22. An abnormal heating prevention system for preventing abnormal heating of a thermal head including a heating resistor array arranged as associated with picture elements of one line of a picture image, a drive voltage supply circuit for parallelly supplying a drive voltage to each of the heating resistors, a shift register for serially receiving a picture image signal from a printing control microcomputer through a first signal line on the basis of a shift clock received from the microcomputer through a second signal line, a latch circuit for parallelly collectively latching the picture image signal of one line on the basis of a latch clock received from the microcomputer through a third signal line, a gate array for performing a logical "AND" operation of a print-time setting signal cyclically received from the microcomputer through a fourth signal line and the latched picture image signal of one line to put only part of the picture image signal indicative of black pixels in an active state for an active time set by the print-time setting signal, and a driver for applying the drive voltage to ones of the heating resistors corresponding to the active part of the picture image signal only for the active time to heat the ones of the heating resistors. the system comprising:
a temperature detecting element mounted on the thermal head for detecting a temperature of the thermal head to output a voltage indicative of the detected temperature;
reference voltage output means for outputting a voltage corresponding to a given temperature of the thermal head as a reference voltage;
a comparator for comparing the output voltage of the temperature detecting element with the reference voltage to output a signal having a first logical level when the output voltage of the temperature detecting element does not exceed the reference voltage and to output a signal having a second logical level when the output voltage of the temperature detecting element exceeds the reference voltage;
a timer having a timer time set at a period time of the print-time setting signal or at a time slightly larger than the period time. for performing its time measuring operation during the active time of the print-time setting signal, for resetting its time measuring operation each time the print-time setting signal becomes inactive, for outputting a signal having a first logical level when the measured time does not reach the timer time, and for outputting a signal having a second logical level when the measured time reaches the timer time;
a flip-flop for outputting a signal having a first logical level during the output of the signals having the first logical level from the comparator and the timer and for outputting a signal having a second logical level when the signal having the second logical level is issued from one or both of the comparator and the timer;
a switch connected to the drive voltage supply circuit for maintaining supply of the drive voltage to the heating resistor array only during output of a power supply control signal from the microcomputer through a fifth signal line;
a gate connected to the fifth signal line for opening the fifth signal line during the output of the signal having the first logical level from the flip- flop and for closing the fifth signal line when the signal having the second logical level is output from the flip-flop;
a gate connected to the fourth signal line for opening the fourth signal line during the output of the signal having the first logical level from the flip- flop and for closing the fourth signal line when the signal having the second logical level is output from the flip-flop;
a gate connected to the first signal line for opening the first signal line during the output of the signal having the first logical level from the flip-flop and for closing the first signal line when the signal having the second logical level is output from the flip-flop;
a clock generator for generating a pseudo shift clock that corresponds to a simulation of a shift clock issued from the microcomputer through the second signal line and also for generating a pseudo latch clock that corresponds to a simulation of a latch clock issued from the microcomputer through the third signal line; and a selector circuit connected to the second and third signal lines for selectively outputting the shift clock and latch clock issued from the microcomputer respectively to the second and third signal lines during the output of the signal having the first logical level from the flip-flop and for selectively outputting the pseudo shift clock and pseudo latch clock generated from the clock generator respectively to the second and third signal lines when the signal having the second logical level is issued from the flip-flop.

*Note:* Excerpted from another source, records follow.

[src/rtl/game_round_ctrl.sv]
// Round sequencer for the Donkey-vs-Kong match: countdown, round timer,
// scoring and match winner, driven by a whole-second tick.
module game_round_ctrl #(
   parameter int CLK_HZ      = 65_000_000,
   parameter int COUNTDOWN_S = 3,
   parameter int ROUND_S     = 60,
   parameter int RESULT_S    = 2,
   parameter int WIN_ROUNDS  = 3
) (
   input  logic       clk,
   input  logic       rst,
   input  logic       start_btn,
   input  logic       touch_lady,
   input  logic       donkey_hit,
   output logic       game_en,
   output logic       pos_reset,
   output logic [1:0] countdown,
   output logic [6:0] time_left,
   output logic [1:0] score_donkey,
   output logic [1:0] score_kong,
   output logic [1:0] round_winner,
   output logic       match_over,
   output logic [2:0] state_dbg
);

   localparam int DW = (CLK_HZ > 1) ? $clog2(CLK_HZ) : 1;

   localparam logic [DW-1:0] DIV_LAST = DW'(CLK_HZ - 1);
   localparam logic [1:0]    CD_INIT  = 2'(COUNTDOWN_S);
   localparam logic [6:0]    TL_INIT  = 7'(ROUND_S);
   localparam logic [3:0]    RES_LAST = 4'(RESULT_S - 1);
   localparam logic [1:0]    WIN_N    = 2'(WIN_ROUNDS);

   typedef enum logic [2:0] {
      S_IDLE = 3'd0,
      S_CD   = 3'd1,
      S_PLAY = 3'd2,
      S_RES  = 3'd3,
      S_END  = 3'd4
   } state_t;

   state_t        state_q, state_d;
   logic [DW-1:0] div_q, div_d;
   logic          start_q;
   logic [1:0]    cd_q, cd_d;
   logic [6:0]    tl_q, tl_d;
   logic [1:0]    sd_q, sd_d;
   logic [1:0]    sk_q, sk_d;
   logic [1:0]    win_q, win_d;
   logic          pr_q, pr_d;
   logic [3:0]    res_q, res_d;

   logic sec_tick;
   logic start_rise;

   function automatic logic [1:0] sat_inc(input logic [1:0] v);
      return (v == 2'd3) ? v : v + 2'd1;
   endfunction

   assign sec_tick   = (div_q == DIV_LAST);
   assign start_rise = start_btn & ~start_q;

   // Next-state, round bookkeeping and the entry-relative second divider
   always_comb begin
      state_d = state_q;
      cd_d    = cd_q;
      tl_d    = tl_q;
      sd_d    = sd_q;
      sk_d    = sk_q;
      win_d   = win_q;
      pr_d    = 1'b0;
      res_d   = res_q;
      unique case (state_q)
         S_IDLE: begin
            if (start_rise) begin
               state_d = S_CD;
               sd_d    = 2'd0;
               sk_d    = 2'd0;
               win_d   = 2'b00;
               cd_d    = CD_INIT;
               tl_d    = TL_INIT;
               pr_d    = 1'b1;
            end
         end
         S_CD: begin
            if (sec_tick) begin
               if (cd_q <= 2'd1) begin
                  state_d = S_PLAY;
                  cd_d    = 2'd0;
               end else begin
                  cd_d = cd_q - 2'd1;
               end
            end
         end
         S_PLAY: begin
            if (touch_lady) begin
               state_d = S_RES;
               win_d   = 2'b01;
               sd_d    = sat_inc(sd_q);
            end else if (donkey_hit) begin
               state_d = S_RES;
               win_d   = 2'b10;
               sk_d    = sat_inc(sk_q);
            end else if (sec_tick) begin
               if (tl_q <= 7'd1) begin
                  state_d = S_RES;
                  win_d   = 2'b10;
                  sk_d    = sat_inc(sk_q);
                  tl_d    = 7'd0;
               end else begin
                  tl_d = tl_q - 7'd1;
               end
            end
         end
         S_RES: begin
            if (sec_tick) begin
               if (res_q == RES_LAST) begin
                  if (sd_q == WIN_N || sk_q == WIN_N) begin
                     state_d = S_END;
                  end else begin
                     state_d = S_CD;
                     cd_d    = CD_INIT;
                     tl_d    = TL_INIT;
                     win_d   = 2'b00;
                     pr_d    = 1'b1;
                  end
               end else begin
                  res_d = res_q + 4'd1;
               end
            end
         end
         S_END: begin
            if (start_rise) begin
               state_d = S_IDLE;
               sd_d    = 2'd0;
               sk_d    = 2'd0;
               win_d   = 2'b00;
               cd_d    = 2'd0;
               tl_d    = TL_INIT;
            end
         end
         default: state_d = S_IDLE;
      endcase
      if (state_d != state_q) res_d = 4'd0;
      if (state_d != state_q || sec_tick) div_d = '0;
      else div_d = div_q + DW'(1);
   end

   // State and round registers with synchronous reset
   always_ff @(posedge clk) begin
      if (rst) begin
         state_q <= S_IDLE;
         div_q   <= '0;
         start_q <= 1'b0;
         cd_q    <= 2'd0;
         tl_q    <= TL_INIT;
         sd_q    <= 2'd0;
         sk_q    <= 2'd0;
         win_q   <= 2'b00;
         pr_q    <= 1'b0;
         res_q   <= 4'd0;
      end else begin
         state_q <= state_d;
         div_q   <= div_d;
         start_q <= start_btn;
         cd_q    <= cd_d;
         tl_q    <= tl_d;
         sd_q    <= sd_d;
         sk_q    <= sk_d;
         win_q   <= win_d;
         pr_q    <= pr_d;
         res_q   <= res_d;
      end
   end

   assign game_en      = (state_q == S_PLAY);
   assign match_over   = (state_q == S_END);
   assign state_dbg    = state_q;
   assign pos_reset    = pr_q;
   assign countdown    = cd_q;
   assign time_left    = tl_q;
   assign score_donkey = sd_q;
   assign score_kong   = sk_q;
   assign round_winner = win_q;

endmodule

a temperature detecting element mounted on the thermal head for detecting a temperature of the thermal head to output a voltage indicative of the detected temperature;
reference voltage output means for outputting a voltage corresponding to a given temperature of the thermal head as a reference voltage;
a comparator for comparing the output voltage of the temperature detecting element with the reference voltage to output a signal having a first logical level when the output voltage of the temperature detecting element does not exceed the reference voltage and to output a signal having a second logical level when the output voltage of the temperature detecting element exceeds the reference voltage;
a timer having a timer time set at a period time of the print-time setting signal or at a time slightly larger than the period time. for performing its time measuring operation during the active time of the print-time setting signal, for resetting its time measuring operation each time the print-time setting signal becomes inactive, for outputting a signal having a first logical level when the measured time does not reach the timer time, and for outputting a signal having a second logical level when the measured time reaches the timer time;
a flip-flop for outputting a signal having a first logical level during the output of the signals having the first logical level from the comparator and the timer and for outputting a signal having a second logical level when the signal having the second logical level is issued from one or both of the comparator and the timer;
a switch connected to the drive voltage supply circuit for maintaining supply of the drive voltage to the heating resistor array only during output of a power supply control signal from the microcomputer through a fifth signal line;
a gate connected to the fifth signal line for opening the fifth signal line during the output of the signal having the first logical level from the flip- flop and for closing the fifth signal line when the signal having the second logical level is output from the flip-flop;
a gate connected to the fourth signal line for opening the fourth signal line during the output of the signal having the first logical level from the flip- flop and for closing the fourth signal line when the signal having the second logical level is output from the flip-flop;
a gate connected to the first signal line for opening the first signal line during the output of the signal having the first logical level from the flip-flop and for closing the first signal line when the signal having the second logical level is output from the flip-flop;
a clock generator for generating a pseudo shift clock that corresponds to a simulation of a shift clock issued from the microcomputer through the second signal line and also for generating a pseudo latch clock that corresponds to a simulation of a latch clock issued from the microcomputer through the third signal line; and a selector circuit connected to the second and third signal lines for selectively outputting the shift clock and latch clock issued from the microcomputer respectively to the second and third signal lines during the output of the signal having the first logical level from the flip-flop and for selectively outputting the pseudo shift clock and pseudo latch clock generated from the clock generator respectively to the second and third signal lines when the signal having the second logical level is issued from the flip-flop.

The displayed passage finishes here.